---- Given data
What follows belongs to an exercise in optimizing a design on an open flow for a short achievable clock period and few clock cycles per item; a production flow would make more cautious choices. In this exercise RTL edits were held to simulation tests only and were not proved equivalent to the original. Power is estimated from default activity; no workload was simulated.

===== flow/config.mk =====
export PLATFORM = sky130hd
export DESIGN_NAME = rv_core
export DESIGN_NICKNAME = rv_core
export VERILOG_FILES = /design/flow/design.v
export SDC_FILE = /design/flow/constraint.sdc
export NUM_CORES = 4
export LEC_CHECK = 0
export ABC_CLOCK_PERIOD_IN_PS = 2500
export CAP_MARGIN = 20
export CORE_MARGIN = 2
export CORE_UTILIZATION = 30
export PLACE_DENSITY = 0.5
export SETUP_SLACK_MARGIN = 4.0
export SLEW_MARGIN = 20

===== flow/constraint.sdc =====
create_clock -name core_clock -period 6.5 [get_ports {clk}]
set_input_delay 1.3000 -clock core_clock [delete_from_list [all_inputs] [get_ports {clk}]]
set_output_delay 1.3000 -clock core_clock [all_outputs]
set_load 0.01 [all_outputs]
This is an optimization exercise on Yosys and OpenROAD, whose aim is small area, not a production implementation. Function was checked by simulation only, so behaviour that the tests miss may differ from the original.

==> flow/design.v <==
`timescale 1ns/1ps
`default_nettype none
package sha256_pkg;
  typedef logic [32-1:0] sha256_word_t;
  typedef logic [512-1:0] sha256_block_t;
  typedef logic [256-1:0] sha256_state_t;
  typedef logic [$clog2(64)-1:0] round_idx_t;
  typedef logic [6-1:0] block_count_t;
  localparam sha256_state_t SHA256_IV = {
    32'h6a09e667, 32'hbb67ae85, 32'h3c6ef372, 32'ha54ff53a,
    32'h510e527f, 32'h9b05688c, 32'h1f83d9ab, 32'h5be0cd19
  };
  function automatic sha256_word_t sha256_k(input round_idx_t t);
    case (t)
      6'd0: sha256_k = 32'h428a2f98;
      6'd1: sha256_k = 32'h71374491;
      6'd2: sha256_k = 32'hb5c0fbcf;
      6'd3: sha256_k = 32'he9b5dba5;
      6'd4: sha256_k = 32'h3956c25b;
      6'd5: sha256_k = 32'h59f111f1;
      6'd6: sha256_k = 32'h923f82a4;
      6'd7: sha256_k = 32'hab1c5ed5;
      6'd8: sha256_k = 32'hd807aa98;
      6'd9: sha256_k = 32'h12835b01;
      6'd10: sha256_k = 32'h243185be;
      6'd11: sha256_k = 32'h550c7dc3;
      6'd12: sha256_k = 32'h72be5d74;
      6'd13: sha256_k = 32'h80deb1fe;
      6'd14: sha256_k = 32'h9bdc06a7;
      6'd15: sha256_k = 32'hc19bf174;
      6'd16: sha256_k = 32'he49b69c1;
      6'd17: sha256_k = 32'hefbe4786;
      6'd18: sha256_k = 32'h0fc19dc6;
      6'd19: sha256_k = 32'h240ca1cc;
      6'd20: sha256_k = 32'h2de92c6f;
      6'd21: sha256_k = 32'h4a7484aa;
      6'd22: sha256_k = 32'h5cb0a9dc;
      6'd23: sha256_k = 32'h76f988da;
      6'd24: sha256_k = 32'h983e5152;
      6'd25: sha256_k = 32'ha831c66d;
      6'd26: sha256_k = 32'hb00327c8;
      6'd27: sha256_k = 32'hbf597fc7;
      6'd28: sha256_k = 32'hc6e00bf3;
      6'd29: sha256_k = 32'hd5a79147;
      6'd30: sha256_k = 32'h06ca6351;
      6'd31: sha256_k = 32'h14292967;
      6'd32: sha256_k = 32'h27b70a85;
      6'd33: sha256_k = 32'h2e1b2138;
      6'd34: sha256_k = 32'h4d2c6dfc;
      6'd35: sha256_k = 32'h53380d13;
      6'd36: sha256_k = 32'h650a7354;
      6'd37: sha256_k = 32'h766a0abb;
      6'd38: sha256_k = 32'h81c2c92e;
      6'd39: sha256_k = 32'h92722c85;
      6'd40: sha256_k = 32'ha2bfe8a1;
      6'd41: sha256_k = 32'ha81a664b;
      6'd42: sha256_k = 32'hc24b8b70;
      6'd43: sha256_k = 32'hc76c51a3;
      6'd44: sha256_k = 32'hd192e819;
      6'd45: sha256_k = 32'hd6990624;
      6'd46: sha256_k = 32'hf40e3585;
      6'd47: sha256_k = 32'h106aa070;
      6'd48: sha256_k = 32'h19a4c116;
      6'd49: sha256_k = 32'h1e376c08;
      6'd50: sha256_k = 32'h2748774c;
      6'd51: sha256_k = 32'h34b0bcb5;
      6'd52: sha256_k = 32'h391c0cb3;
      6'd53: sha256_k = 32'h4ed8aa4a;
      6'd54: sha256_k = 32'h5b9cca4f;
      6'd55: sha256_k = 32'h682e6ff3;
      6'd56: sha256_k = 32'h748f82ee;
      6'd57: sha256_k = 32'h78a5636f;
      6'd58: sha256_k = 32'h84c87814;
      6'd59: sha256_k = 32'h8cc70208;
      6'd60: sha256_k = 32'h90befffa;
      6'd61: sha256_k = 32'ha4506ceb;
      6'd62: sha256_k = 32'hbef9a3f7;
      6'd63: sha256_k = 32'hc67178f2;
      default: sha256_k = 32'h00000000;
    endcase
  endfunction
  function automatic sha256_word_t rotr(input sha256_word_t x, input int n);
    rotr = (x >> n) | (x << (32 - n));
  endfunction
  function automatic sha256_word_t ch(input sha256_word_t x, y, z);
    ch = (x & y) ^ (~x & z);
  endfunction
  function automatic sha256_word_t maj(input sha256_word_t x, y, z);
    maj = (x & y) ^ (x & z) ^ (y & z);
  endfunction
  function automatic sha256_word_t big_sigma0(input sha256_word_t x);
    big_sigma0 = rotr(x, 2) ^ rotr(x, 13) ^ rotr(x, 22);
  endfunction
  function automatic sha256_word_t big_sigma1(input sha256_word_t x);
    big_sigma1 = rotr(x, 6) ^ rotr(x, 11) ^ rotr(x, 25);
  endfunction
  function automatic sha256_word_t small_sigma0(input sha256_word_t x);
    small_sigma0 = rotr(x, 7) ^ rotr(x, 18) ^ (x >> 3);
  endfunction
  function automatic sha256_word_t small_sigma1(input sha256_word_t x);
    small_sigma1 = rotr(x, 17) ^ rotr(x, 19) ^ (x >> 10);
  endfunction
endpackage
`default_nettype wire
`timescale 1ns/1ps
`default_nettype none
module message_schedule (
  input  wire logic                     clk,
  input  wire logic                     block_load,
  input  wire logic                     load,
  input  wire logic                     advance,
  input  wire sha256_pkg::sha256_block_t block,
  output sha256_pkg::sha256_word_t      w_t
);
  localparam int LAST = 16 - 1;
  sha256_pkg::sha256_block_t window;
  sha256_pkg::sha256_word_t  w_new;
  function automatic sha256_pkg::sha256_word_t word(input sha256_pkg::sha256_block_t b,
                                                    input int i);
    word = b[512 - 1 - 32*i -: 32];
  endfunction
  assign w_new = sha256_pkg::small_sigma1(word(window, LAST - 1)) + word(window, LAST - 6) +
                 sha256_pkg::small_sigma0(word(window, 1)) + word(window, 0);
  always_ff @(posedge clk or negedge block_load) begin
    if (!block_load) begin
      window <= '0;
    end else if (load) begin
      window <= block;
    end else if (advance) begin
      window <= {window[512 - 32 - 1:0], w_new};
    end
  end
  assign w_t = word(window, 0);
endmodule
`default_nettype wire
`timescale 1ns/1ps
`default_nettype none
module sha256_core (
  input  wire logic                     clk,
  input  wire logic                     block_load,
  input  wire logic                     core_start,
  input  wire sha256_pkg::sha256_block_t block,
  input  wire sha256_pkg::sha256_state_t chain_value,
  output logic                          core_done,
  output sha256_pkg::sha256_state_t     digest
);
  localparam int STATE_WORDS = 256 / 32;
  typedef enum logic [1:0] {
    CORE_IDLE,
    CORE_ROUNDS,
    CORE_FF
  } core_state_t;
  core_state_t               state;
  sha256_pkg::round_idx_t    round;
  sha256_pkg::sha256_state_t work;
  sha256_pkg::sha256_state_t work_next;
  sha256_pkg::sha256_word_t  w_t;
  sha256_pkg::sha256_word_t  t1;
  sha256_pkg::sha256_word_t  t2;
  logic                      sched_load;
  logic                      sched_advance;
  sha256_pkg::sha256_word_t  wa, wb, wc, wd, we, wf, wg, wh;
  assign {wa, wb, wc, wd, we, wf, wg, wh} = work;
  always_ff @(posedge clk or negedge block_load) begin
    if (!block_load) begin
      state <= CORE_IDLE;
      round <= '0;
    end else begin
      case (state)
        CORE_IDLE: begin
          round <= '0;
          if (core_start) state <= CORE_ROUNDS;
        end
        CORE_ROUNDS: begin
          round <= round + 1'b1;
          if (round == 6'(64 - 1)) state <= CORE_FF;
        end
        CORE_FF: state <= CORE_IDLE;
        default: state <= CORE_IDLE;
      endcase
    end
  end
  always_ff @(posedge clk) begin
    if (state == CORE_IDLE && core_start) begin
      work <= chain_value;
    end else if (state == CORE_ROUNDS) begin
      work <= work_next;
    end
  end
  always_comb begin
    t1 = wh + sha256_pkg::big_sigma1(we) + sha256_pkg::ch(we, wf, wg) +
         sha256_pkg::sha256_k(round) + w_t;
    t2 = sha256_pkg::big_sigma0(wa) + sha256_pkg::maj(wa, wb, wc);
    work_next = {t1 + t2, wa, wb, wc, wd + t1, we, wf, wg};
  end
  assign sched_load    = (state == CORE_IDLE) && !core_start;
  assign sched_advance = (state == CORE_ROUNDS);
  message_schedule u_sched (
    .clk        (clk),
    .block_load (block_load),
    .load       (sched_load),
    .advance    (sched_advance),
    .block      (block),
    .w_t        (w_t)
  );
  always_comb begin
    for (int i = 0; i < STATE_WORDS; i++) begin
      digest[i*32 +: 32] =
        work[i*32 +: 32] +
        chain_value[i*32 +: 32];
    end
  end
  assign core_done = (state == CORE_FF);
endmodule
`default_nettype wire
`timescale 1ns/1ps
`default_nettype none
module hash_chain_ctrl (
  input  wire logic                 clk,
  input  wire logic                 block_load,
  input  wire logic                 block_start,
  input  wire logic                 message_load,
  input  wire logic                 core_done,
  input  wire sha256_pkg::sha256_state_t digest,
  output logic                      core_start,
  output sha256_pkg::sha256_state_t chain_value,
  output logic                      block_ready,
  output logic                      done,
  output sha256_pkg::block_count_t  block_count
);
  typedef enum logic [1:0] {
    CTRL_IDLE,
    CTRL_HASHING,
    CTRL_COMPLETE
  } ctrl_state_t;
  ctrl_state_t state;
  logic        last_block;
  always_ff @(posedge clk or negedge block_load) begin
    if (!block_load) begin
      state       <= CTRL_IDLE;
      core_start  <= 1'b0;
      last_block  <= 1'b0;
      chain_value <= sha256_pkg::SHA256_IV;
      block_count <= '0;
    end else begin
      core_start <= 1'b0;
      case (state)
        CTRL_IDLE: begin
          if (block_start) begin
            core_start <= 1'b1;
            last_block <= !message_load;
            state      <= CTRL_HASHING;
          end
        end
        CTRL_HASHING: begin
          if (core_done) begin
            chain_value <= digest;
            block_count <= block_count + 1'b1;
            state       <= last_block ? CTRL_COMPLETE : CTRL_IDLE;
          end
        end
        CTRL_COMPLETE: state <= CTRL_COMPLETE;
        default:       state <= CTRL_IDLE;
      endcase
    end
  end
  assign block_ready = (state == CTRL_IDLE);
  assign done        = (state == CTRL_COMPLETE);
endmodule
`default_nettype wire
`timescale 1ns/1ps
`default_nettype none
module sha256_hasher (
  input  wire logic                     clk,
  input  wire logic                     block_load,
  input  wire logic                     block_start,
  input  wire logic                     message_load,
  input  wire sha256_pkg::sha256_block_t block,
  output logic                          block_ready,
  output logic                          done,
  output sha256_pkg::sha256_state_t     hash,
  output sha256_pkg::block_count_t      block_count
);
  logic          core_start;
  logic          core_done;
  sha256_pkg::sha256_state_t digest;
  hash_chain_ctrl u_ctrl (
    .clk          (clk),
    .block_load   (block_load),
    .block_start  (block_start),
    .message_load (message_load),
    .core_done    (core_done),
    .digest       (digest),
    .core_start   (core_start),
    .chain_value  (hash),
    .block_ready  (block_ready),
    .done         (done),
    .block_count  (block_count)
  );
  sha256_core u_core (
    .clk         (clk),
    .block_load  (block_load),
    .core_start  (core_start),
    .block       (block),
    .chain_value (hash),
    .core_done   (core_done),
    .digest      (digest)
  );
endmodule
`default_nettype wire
--------
> _About this exercise_
If a line of the entries holds the word "constraint", copy it out.

> _Solution_
export SDC_FILE = /design/flow/constraint.sdc
===== flow/constraint.sdc =====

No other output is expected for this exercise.